Zinc (Zn) exerts a significant influence on the global environment, terrestrial ecosystems, and human health. The application of Zn isotopes (δ⁶⁶Zn) has been suggested as a potent tool for tracing environmental contamination. However, studies focusing on Zn isotope tracing within the cryosphere areas are notably limited. Here we present the first data set on Zn isotopes in glacial cryoconite, based on observations over a large regional scale in High Asian Mountains (including Tibetan Plateau (TP) and its surroundings of western China). The results showed that glacial cryoconite had a general heavy Zn isotopic signature in various TP locations, with δ⁶⁶Zn values ranging from −0.22‰ to +0.87‰. Employing the MixSIAR model, the overall Zn contribution source to the cryoconite was mineral dust (36%) > coal burning (33%) > non-exhaust traffic emissions (22%) > industrial smelting (10%). We ascertained that anthropogenic sources account for the primary contribution (about 60%–73%) of Zn inputs in all glacial locations, with coal burning emerging as the foremost anthropogenic contributor (mean 33%).
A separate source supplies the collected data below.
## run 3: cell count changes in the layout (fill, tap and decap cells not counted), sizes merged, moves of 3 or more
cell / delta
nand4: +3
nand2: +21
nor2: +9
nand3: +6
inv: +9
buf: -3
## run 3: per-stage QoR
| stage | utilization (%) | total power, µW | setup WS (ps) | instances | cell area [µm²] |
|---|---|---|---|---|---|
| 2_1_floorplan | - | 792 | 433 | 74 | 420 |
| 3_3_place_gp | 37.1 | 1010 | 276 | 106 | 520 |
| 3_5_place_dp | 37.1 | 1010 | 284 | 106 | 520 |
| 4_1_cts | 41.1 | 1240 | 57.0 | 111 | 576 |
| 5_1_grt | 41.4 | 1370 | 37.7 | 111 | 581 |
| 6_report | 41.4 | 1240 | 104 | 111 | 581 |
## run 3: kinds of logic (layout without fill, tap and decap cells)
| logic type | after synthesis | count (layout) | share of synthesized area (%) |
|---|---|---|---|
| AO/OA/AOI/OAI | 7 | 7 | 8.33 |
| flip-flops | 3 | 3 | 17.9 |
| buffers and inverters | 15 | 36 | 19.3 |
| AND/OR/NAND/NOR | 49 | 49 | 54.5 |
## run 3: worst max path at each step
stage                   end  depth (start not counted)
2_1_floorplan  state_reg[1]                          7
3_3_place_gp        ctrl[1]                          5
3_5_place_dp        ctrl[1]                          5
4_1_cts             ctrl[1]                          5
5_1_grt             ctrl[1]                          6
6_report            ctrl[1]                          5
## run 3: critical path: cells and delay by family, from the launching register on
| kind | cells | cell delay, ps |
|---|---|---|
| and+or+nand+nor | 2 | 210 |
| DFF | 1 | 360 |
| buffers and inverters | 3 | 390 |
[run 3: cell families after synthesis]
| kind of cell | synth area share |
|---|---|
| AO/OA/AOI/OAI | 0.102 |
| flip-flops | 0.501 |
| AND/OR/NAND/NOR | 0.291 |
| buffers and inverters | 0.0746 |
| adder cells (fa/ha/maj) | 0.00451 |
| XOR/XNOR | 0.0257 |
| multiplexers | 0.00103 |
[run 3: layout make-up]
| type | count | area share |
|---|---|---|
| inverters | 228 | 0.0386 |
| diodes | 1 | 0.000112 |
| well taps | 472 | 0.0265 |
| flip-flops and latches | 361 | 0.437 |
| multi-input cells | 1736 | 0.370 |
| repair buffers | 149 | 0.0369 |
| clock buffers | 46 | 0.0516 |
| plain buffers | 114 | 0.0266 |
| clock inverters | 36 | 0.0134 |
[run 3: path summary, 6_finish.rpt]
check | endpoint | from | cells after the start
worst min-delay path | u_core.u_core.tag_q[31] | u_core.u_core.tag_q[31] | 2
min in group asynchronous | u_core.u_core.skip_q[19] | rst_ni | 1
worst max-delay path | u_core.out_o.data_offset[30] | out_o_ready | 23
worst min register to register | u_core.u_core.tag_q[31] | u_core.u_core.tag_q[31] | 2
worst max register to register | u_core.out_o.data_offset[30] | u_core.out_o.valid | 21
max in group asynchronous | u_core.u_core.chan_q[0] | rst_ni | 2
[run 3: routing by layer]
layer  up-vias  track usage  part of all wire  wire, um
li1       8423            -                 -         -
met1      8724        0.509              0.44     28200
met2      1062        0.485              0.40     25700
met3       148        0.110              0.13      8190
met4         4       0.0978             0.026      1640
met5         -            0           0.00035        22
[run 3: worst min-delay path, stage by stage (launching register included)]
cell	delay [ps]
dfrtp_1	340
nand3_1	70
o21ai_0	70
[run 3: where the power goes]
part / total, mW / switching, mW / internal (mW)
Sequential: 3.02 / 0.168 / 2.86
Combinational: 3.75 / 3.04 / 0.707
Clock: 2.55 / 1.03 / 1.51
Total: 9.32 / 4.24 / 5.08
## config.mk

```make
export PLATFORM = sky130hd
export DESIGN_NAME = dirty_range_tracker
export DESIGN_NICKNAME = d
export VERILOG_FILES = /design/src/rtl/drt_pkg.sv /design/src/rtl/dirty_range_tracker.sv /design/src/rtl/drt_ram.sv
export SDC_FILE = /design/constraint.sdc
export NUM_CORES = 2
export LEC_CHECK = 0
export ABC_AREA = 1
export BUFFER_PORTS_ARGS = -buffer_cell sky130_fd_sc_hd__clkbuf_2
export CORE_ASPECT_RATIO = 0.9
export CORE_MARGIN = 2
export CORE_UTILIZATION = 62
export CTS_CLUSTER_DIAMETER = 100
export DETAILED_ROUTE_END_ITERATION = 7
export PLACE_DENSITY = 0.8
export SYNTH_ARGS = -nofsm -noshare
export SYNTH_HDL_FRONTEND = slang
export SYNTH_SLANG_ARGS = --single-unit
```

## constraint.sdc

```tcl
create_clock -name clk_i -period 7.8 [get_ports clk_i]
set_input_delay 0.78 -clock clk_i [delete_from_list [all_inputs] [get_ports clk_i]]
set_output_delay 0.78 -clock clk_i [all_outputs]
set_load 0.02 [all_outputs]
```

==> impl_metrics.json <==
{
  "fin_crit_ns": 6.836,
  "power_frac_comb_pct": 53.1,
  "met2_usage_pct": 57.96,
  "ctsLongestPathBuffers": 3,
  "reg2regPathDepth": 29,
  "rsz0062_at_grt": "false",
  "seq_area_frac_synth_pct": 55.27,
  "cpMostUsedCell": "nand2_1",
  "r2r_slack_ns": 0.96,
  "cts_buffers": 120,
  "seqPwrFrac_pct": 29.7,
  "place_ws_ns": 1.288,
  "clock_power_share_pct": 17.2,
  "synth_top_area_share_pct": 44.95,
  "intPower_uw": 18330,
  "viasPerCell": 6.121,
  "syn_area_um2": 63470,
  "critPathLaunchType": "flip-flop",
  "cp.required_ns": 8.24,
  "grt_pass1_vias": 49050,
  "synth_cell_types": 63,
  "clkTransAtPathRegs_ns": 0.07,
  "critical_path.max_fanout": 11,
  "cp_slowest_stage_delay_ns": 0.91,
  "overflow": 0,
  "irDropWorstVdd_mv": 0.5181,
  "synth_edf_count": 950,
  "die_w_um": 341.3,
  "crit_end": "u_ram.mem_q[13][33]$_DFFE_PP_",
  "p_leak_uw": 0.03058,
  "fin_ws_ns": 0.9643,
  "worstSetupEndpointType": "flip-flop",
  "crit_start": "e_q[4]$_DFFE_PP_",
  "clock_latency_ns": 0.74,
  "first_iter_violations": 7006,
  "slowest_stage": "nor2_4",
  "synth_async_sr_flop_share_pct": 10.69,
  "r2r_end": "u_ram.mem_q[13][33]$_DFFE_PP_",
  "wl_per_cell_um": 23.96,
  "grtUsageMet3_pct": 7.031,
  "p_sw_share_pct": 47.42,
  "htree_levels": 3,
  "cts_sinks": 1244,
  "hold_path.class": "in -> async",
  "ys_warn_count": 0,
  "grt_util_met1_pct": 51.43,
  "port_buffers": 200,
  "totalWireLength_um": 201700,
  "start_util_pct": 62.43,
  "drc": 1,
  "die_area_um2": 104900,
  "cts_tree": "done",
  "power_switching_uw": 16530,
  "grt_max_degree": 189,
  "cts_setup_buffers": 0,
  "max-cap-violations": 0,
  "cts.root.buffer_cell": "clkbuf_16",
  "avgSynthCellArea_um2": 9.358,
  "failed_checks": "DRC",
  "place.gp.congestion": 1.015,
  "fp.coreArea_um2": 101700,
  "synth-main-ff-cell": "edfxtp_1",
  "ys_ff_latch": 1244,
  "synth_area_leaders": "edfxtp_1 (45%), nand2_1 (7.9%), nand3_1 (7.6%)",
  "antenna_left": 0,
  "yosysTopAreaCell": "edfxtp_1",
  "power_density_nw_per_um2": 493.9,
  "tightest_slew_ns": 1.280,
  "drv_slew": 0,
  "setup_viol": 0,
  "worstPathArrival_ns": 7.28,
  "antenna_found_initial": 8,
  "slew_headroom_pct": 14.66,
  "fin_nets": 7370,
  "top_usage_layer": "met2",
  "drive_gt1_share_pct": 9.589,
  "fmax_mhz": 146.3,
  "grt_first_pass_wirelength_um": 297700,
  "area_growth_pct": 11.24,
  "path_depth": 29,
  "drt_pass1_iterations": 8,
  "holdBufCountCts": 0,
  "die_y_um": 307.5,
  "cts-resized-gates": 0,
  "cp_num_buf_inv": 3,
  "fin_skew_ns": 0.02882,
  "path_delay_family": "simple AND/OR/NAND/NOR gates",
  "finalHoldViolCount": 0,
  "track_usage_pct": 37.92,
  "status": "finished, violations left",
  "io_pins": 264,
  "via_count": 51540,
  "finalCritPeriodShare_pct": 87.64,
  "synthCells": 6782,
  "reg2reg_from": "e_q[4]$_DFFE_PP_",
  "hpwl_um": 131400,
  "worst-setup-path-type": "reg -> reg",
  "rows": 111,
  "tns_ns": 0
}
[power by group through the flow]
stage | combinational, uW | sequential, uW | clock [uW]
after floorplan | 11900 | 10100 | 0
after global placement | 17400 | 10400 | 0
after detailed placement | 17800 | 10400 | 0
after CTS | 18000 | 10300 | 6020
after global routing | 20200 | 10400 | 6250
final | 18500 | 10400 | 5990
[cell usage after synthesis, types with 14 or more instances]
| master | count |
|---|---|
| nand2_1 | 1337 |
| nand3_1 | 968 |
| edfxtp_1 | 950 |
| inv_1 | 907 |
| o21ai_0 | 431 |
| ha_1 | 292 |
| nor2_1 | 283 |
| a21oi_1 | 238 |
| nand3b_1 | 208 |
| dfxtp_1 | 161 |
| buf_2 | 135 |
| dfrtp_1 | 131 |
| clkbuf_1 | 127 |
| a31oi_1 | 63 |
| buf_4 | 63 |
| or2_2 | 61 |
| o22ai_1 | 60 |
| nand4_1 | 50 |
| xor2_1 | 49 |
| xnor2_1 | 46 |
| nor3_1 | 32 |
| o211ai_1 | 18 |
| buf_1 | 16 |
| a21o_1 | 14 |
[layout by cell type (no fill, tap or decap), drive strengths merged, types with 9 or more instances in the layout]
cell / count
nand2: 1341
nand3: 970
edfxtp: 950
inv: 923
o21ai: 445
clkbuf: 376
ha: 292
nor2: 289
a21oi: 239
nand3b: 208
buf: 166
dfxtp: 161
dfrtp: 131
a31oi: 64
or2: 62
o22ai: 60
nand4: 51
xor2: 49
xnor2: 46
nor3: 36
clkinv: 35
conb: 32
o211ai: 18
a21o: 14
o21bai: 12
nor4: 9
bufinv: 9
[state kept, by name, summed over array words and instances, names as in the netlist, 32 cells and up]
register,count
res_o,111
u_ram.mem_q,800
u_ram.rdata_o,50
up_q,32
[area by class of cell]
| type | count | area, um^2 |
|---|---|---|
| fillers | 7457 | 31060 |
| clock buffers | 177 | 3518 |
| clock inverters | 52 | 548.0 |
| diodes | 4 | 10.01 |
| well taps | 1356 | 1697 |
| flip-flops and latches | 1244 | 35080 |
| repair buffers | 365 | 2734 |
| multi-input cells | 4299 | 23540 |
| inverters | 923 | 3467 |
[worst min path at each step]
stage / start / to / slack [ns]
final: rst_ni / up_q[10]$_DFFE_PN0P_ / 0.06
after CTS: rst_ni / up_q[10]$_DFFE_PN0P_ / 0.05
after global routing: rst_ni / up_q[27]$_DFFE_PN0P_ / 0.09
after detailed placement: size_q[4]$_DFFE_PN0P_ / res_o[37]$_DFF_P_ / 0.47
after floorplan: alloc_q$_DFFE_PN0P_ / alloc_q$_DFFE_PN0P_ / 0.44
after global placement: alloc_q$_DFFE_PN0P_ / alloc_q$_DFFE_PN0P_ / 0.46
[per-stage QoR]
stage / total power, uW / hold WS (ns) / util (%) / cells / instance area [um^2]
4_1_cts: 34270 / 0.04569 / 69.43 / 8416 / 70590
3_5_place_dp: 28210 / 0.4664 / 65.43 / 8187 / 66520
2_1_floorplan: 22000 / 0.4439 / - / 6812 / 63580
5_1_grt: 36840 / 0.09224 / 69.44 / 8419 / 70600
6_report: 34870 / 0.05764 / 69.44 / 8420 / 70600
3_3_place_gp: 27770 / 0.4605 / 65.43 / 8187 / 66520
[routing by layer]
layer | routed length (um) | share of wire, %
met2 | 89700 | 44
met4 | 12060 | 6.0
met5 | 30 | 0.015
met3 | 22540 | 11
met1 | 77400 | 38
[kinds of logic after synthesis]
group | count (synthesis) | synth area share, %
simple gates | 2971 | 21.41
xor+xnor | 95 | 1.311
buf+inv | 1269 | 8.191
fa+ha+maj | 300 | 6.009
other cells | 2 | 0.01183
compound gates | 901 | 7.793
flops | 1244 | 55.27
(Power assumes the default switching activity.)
<file path="config.mk">
export PLATFORM = sky130hd
export DESIGN_NAME = integer_to_radix_ascii
export DESIGN_NICKNAME = d
export VERILOG_FILES = /design/src/rtl/itoa_pkg.sv /design/src/rtl/itoa_ram.sv /design/src/rtl/itoa_front.sv /design/src/rtl/itoa_queue.sv /design/src/rtl/itoa_back.sv /design/src/rtl/integer_to_radix_ascii.sv
export SDC_FILE = /design/constraint.sdc
export NUM_CORES = 1
export LEC_CHECK = 0
export BUFFER_PORTS_ARGS = -buffer_cell sky130_fd_sc_hd__buf_4
export CORE_MARGIN = 4
export CORE_UTILIZATION = 30
export CTS_CLUSTER_DIAMETER = 200
export CTS_CLUSTER_SIZE = 25
export DETAILED_ROUTE_END_ITERATION = 8
export PLACE_DENSITY_LB_ADDON = 0.25
export SYNTH_ARGS = -nofsm -noshare
export SYNTH_HDL_FRONTEND = slang
export SYNTH_SLANG_ARGS = --single-unit
</file>
<file path="constraint.sdc">
create_clock -name clk -period 4.6 [get_ports clk]
set_clock_uncertainty 0.15 [all_clocks]
set_input_delay 0.92 -clock clk [delete_from_list [all_inputs] [get_ports clk]]
set_output_delay 0.92 -clock clk [all_outputs]
set_load 0.02 [all_outputs]
</file>
<file path="src/rtl/itoa_pkg.sv">
// shared types, constants and functions of the radix ascii converter
// no dependencies
package itoa_pkg;

    localparam int VALUE_BITS = 32;
    localparam int IN_BITS    = 32;
    localparam int RADIX_W    = 6;
    localparam int DIGIT_W    = 6;
    localparam int IDX_W      = $clog2(VALUE_BITS);
    localparam int CNT_W      = $clog2(VALUE_BITS + 1);
    localparam int QDEPTH     = 2;
    localparam int QPTR_W     = $clog2(QDEPTH);
    localparam int QCNT_W     = $clog2(QDEPTH + 1);

    localparam logic [7:0] RADIX_MIN  = 8'd2;
    localparam logic [7:0] RADIX_MAX  = 8'd36;
    localparam logic [7:0] CHAR_MINUS = 8'h2d;
    localparam logic [7:0] CHAR_NUL   = 8'h00;
    localparam logic [7:0] CHAR_ZERO  = 8'h30;
    localparam logic [7:0] CHAR_A_OFS = 8'h57;

    typedef struct packed {
        logic                  bad;
        logic                  neg;
        logic [RADIX_W-1:0]    radix;
        logic [VALUE_BITS-1:0] mag;
    } item_t;

    typedef enum logic [2:0] {
        B_IDLE,
        B_DIV,
        B_STORE,
        B_SIGN,
        B_READ,
        B_EMIT,
        B_TERM
    } back_state_t;

    // digit value to its ascii character, 0-9 then a-z
    function automatic logic [7:0] digit_char(input logic [DIGIT_W-1:0] d);
        logic [7:0] dx;
        dx = {{(8 - DIGIT_W){1'b0}}, d};
        if (d < DIGIT_W'(10))
        begin
            return CHAR_ZERO + dx;
        end
        return CHAR_A_OFS + dx;
    endfunction

endpackage

</file>
<file path="src/rtl/itoa_ram.sv">
// generic single-port-write, single-port-read ram with registered read data
// no dependencies
module itoa_ram #(
    parameter int WIDTH = 8,
    parameter int DEPTH = 32
) (
    input  logic                     clk,
    input  logic                     we,
    input  logic [$clog2(DEPTH)-1:0] waddr,
    input  logic [WIDTH-1:0]         wdata,
    input  logic                     re,
    input  logic [$clog2(DEPTH)-1:0] raddr,
    output logic [WIDTH-1:0]         rdata
);

    logic [WIDTH-1:0] mem [DEPTH];
    logic [WIDTH-1:0] rdata_reg;

    always_ff @(posedge clk)
    begin
        if (we)
        begin
            mem[waddr] <= wdata;
        end
        if (re)
        begin
            rdata_reg <= mem[raddr];
        end
    end

    assign rdata = rdata_reg;

endmodule

</file>
<file path="src/rtl/itoa_front.sv">
// front end: takes input items, checks the radix and forms sign and magnitude
// depends on itoa_pkg
module itoa_front
    import itoa_pkg::*;
(
    input  logic               in_valid,
    output logic               in_ready,
    input  logic [IN_BITS-1:0] value,
    input  logic [7:0]         radix,
    input  logic               q_full,
    output logic               push,
    output item_t              item
);

    logic [VALUE_BITS-1:0] raw;
    logic                  neg;

    assign raw = value[VALUE_BITS-1:0];
    assign neg = raw[VALUE_BITS-1];

    assign in_ready = !q_full;
    assign push     = in_valid && !q_full;

    always_comb
    begin
        item.bad   = (radix < RADIX_MIN) || (radix > RADIX_MAX);
        item.neg   = neg;
        item.radix = radix[RADIX_W-1:0];
        // two's complement magnitude, the most negative value maps onto itself unsigned
        item.mag   = neg ? (~raw + {{(VALUE_BITS - 1){1'b0}}, 1'b1}) : raw;
    end

endmodule

</file>
<file path="src/rtl/itoa_queue.sv">
// short item queue between the front end and the conversion engine
// depends on itoa_pkg
module itoa_queue
    import itoa_pkg::*;
(
    input  logic  clk,
    input  logic  rst_n,
    input  logic  push,
    input  item_t push_item,
    output logic  full,
    input  logic  pop,
    output logic  not_empty,
    output item_t head
);

    item_t             slot_reg [QDEPTH];
    logic [QPTR_W-1:0] wr_ptr_reg, wr_ptr_next;
    logic [QPTR_W-1:0] rd_ptr_reg, rd_ptr_next;
    logic [QCNT_W-1:0] count_reg, count_next;
    logic              do_pop;

    assign full      = (count_reg == QCNT_W'(QDEPTH));
    assign not_empty = (count_reg != '0);
    assign head      = slot_reg[rd_ptr_reg];
    assign do_pop    = pop && not_empty;

    always_comb
    begin
        wr_ptr_next = wr_ptr_reg;
        rd_ptr_next = rd_ptr_reg;
        count_next  = count_reg;
        if (push)
        begin
            wr_ptr_next = (wr_ptr_reg == QPTR_W'(QDEPTH - 1)) ? '0 : wr_ptr_reg + 1'b1;
        end
        if (do_pop)
        begin
            rd_ptr_next = (rd_ptr_reg == QPTR_W'(QDEPTH - 1)) ? '0 : rd_ptr_reg + 1'b1;
        end
        if (push && !do_pop)
        begin
            count_next = count_reg + 1'b1;
        end
        else if (!push && do_pop)
        begin
            count_next = count_reg - 1'b1;
        end
    end

    always_ff @(posedge clk or negedge rst_n)
    begin
        if (!rst_n)
        begin
            wr_ptr_reg <= '0;
            rd_ptr_reg <= '0;
            count_reg  <= '0;
        end
        else
        begin
            wr_ptr_reg <= wr_ptr_next;
            rd_ptr_reg <= rd_ptr_next;
            count_reg  <= count_next;
        end
    end

    always_ff @(posedge clk)
    begin
        if (push)
        begin
            slot_reg[wr_ptr_reg] <= push_item;
        end
    end

endmodule

</file>
<file path="src/rtl/itoa_back.sv">
// conversion engine: bit-serial divider, digit buffer sequencing, output register
// depends on itoa_pkg and itoa_ram
module itoa_back
    import itoa_pkg::*;
(
    input  logic       clk,
    input  logic       rst_n,
    input  logic       q_valid,
    input  item_t      q_item,
    output logic       q_pop,
    output logic       out_valid,
    input  logic       out_ready,
    output logic [7:0] character,
    output logic       last
);

    back_state_t           state_reg, state_next;
    logic [VALUE_BITS-1:0] work_reg, work_next;
    logic [DIGIT_W-1:0]    rem_reg, rem_next;
    logic [IDX_W-1:0]      step_reg, step_next;
    logic [CNT_W-1:0]      cnt_reg, cnt_next;
    logic [RADIX_W-1:0]    radix_reg, radix_next;
    logic                  neg_reg, neg_next;
    logic                  ov_reg, ov_next;
    logic [7:0]            char_reg, char_next;
    logic                  last_reg, last_next;

    logic               slot_free;
    logic               load;
    logic [7:0]         load_char;
    logic               load_last;
    logic               ram_we;
    logic               ram_re;
    logic [IDX_W-1:0]   rd_idx;
    logic [DIGIT_W-1:0] ram_rdata;
    logic [DIGIT_W:0]   trial;
    logic [DIGIT_W:0]   diff;
    logic               ge;
    logic               quot_zero;

    assign slot_free = !ov_reg || out_ready;
    assign trial     = {rem_reg, work_reg[VALUE_BITS-1]};
    assign diff      = trial - {1'b0, radix_reg};
    assign ge        = (trial >= {1'b0, radix_reg});
    assign quot_zero = (work_reg == '0);
    assign rd_idx    = IDX_W'(cnt_reg - 1'b1);

    itoa_ram #(
        .WIDTH (DIGIT_W),
        .DEPTH (VALUE_BITS)
    ) u_digits (
        .clk   (clk),
        .we    (ram_we),
        .waddr (cnt_reg[IDX_W-1:0]),
        .wdata (rem_reg),
        .re    (ram_re),
        .raddr (rd_idx),
        .rdata (ram_rdata)
    );

    // next state
    always_comb
    begin
        state_next = state_reg;
        case (state_reg)
            B_IDLE:
            begin
                if (q_valid)
                begin
                    state_next = q_item.bad ? B_TERM : B_DIV;
                end
            end
            B_DIV:
            begin
                if (step_reg == IDX_W'(VALUE_BITS - 1))
                begin
                    state_next = B_STORE;
                end
            end
            B_STORE:
            begin
                if (!quot_zero)
                begin
                    state_next = B_DIV;
                end
                else
                begin
                    state_next = neg_reg ? B_SIGN : B_READ;
                end
            end
            B_SIGN:
            begin
                if (slot_free)
                begin
                    state_next = B_READ;
                end
            end
            B_READ:
            begin
                state_next = B_EMIT;
            end
            B_EMIT:
            begin
                if (slot_free)
                begin
                    state_next = (cnt_reg == CNT_W'(1)) ? B_TERM : B_READ;
                end
            end
            B_TERM:
            begin
                if (slot_free)
                begin
                    state_next = B_IDLE;
                end
            end
            default:
            begin
                state_next = B_IDLE;
            end
        endcase
    end

    // control outputs
    always_comb
    begin
        q_pop     = 1'b0;
        ram_we    = 1'b0;
        ram_re    = 1'b0;
        load      = 1'b0;
        load_char = CHAR_NUL;
        load_last = 1'b0;
        case (state_reg)
            B_IDLE:
            begin
                q_pop = q_valid;
            end
            B_STORE:
            begin
                ram_we = 1'b1;
            end
            B_SIGN:
            begin
                load      = slot_free;
                load_char = CHAR_MINUS;
            end
            B_READ:
            begin
                ram_re = 1'b1;
            end
            B_EMIT:
            begin
                load      = slot_free;
                load_char = digit_char(ram_rdata);
            end
            B_TERM:
            begin
                load      = slot_free;
                load_last = 1'b1;
            end
            default:
            begin
                q_pop = 1'b0;
            end
        endcase
    end

    // datapath next values
    always_comb
    begin
        work_next  = work_reg;
        rem_next   = rem_reg;
        step_next  = step_reg;
        cnt_next   = cnt_reg;
        radix_next = radix_reg;
        neg_next   = neg_reg;
        char_next  = char_reg;
        last_next  = last_reg;
        ov_next    = ov_reg && !out_ready;

        case (state_reg)
            B_IDLE:
            begin
                if (q_valid)
                begin
                    work_next  = q_item.mag;
                    rem_next   = '0;
                    step_next  = '0;
                    cnt_next   = '0;
                    radix_next = q_item.radix;
                    neg_next   = q_item.neg;
                end
            end
            B_DIV:
            begin
                // one quotient bit per cycle, restoring
                rem_next  = ge ? diff[DIGIT_W-1:0] : trial[DIGIT_W-1:0];
                work_next = {work_reg[VALUE_BITS-2:0], ge};
                step_next = step_reg + 1'b1;
            end
            B_STORE:
            begin
                cnt_next  = cnt_reg + 1'b1;
                rem_next  = '0;
                step_next = '0;
            end
            B_EMIT:
            begin
                if (slot_free)
                begin
                    cnt_next = cnt_reg - 1'b1;
                end
            end
            default:
            begin
                cnt_next = cnt_reg;
            end
        endcase

        if (load)
        begin
            ov_next   = 1'b1;
            char_next = load_char;
            last_next = load_last;
        end
    end

    always_ff @(posedge clk or negedge rst_n)
    begin
        if (!rst_n)
        begin
            state_reg <= B_IDLE;
            ov_reg    <= 1'b0;
            cnt_reg   <= '0;
            step_reg  <= '0;
        end
        else
        begin
            state_reg <= state_next;
            ov_reg    <= ov_next;
            cnt_reg   <= cnt_next;
            step_reg  <= step_next;
        end
    end

    always_ff @(posedge clk)
    begin
        work_reg  <= work_next;
        rem_reg   <= rem_next;
        radix_reg <= radix_next;
        neg_reg   <= neg_next;
        char_reg  <= char_next;
        last_reg  <= last_next;
    end

    assign out_valid = ov_reg;
    assign character = char_reg;
    assign last      = last_reg;

endmodule

</file>
<file path="src/rtl/integer_to_radix_ascii.sv">
// top level of the signed integer to radix ascii converter
// depends on itoa_pkg, itoa_front, itoa_queue, itoa_back (and itoa_ram below it)
//
//  channel | handshake            | payload
//  --------+----------------------+-------------------------------
//  in      | in_valid / in_ready  | value (32b signed), radix (8b)
//  out     | out_valid / out_ready| character (8b), last (1b)
//
// each digit is worked out in the shared bit-serial divider
// (one quotient bit per cycle plus a buffer write), then each emitted
// digit takes a digit buffer read
// an out-of-range radix yields only the terminator
// reset is asynchronous, active low; the digit buffer is not cleared
// the front end keeps taking items into a two-entry queue, as long as it is
// not full, while the engine works or the output stalls
module integer_to_radix_ascii
    import itoa_pkg::*;
(
    input  logic               clk,
    input  logic               rst_n,
    input  logic               in_valid,
    output logic               in_ready,
    input  logic [IN_BITS-1:0] value,
    input  logic [7:0]         radix,
    output logic               out_valid,
    input  logic               out_ready,
    output logic [7:0]         character,
    output logic               last
);

    // front to queue
    logic  push;
    item_t push_item;
    logic  q_full;

    // queue to engine
    logic  q_valid;
    logic  q_pop;
    item_t q_head;

    // classifies the item: radix range, sign and magnitude
    itoa_front u_front (
        .in_valid (in_valid),
        .in_ready (in_ready),
        .value    (value),
        .radix    (radix),
        .q_full   (q_full),
        .push     (push),
        .item     (push_item)
    );

    // decouples acceptance from conversion
    itoa_queue u_queue (
        .clk       (clk),
        .rst_n     (rst_n),
        .push      (push),
        .push_item (push_item),
        .full      (q_full),
        .pop       (q_pop),
        .not_empty (q_valid),
        .head      (q_head)
    );

    // divides out digits, then streams sign, digits and terminator (only the terminator for a bad radix)
    itoa_back u_back (
        .clk       (clk),
        .rst_n     (rst_n),
        .q_valid   (q_valid),
        .q_item    (q_head),
        .q_pop     (q_pop),
        .out_valid (out_valid),
        .out_ready (out_ready),
        .character (character),
        .last      (last)
    );

endmodule

</file>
Anthropogenic Zn in various TP locations was primarily derived from Zn emissions resulting from coal combustion, though it is also predominantly influenced by industrial smelting source in cryoconite of the Tianshan Mountains. Our results aligned with coal combustion data from the energy inventory of western China, suggesting that regional coal burning likely represents the foremost source of atmospheric Zn pollutant emission and deposition in the High Asia mountain glaciers.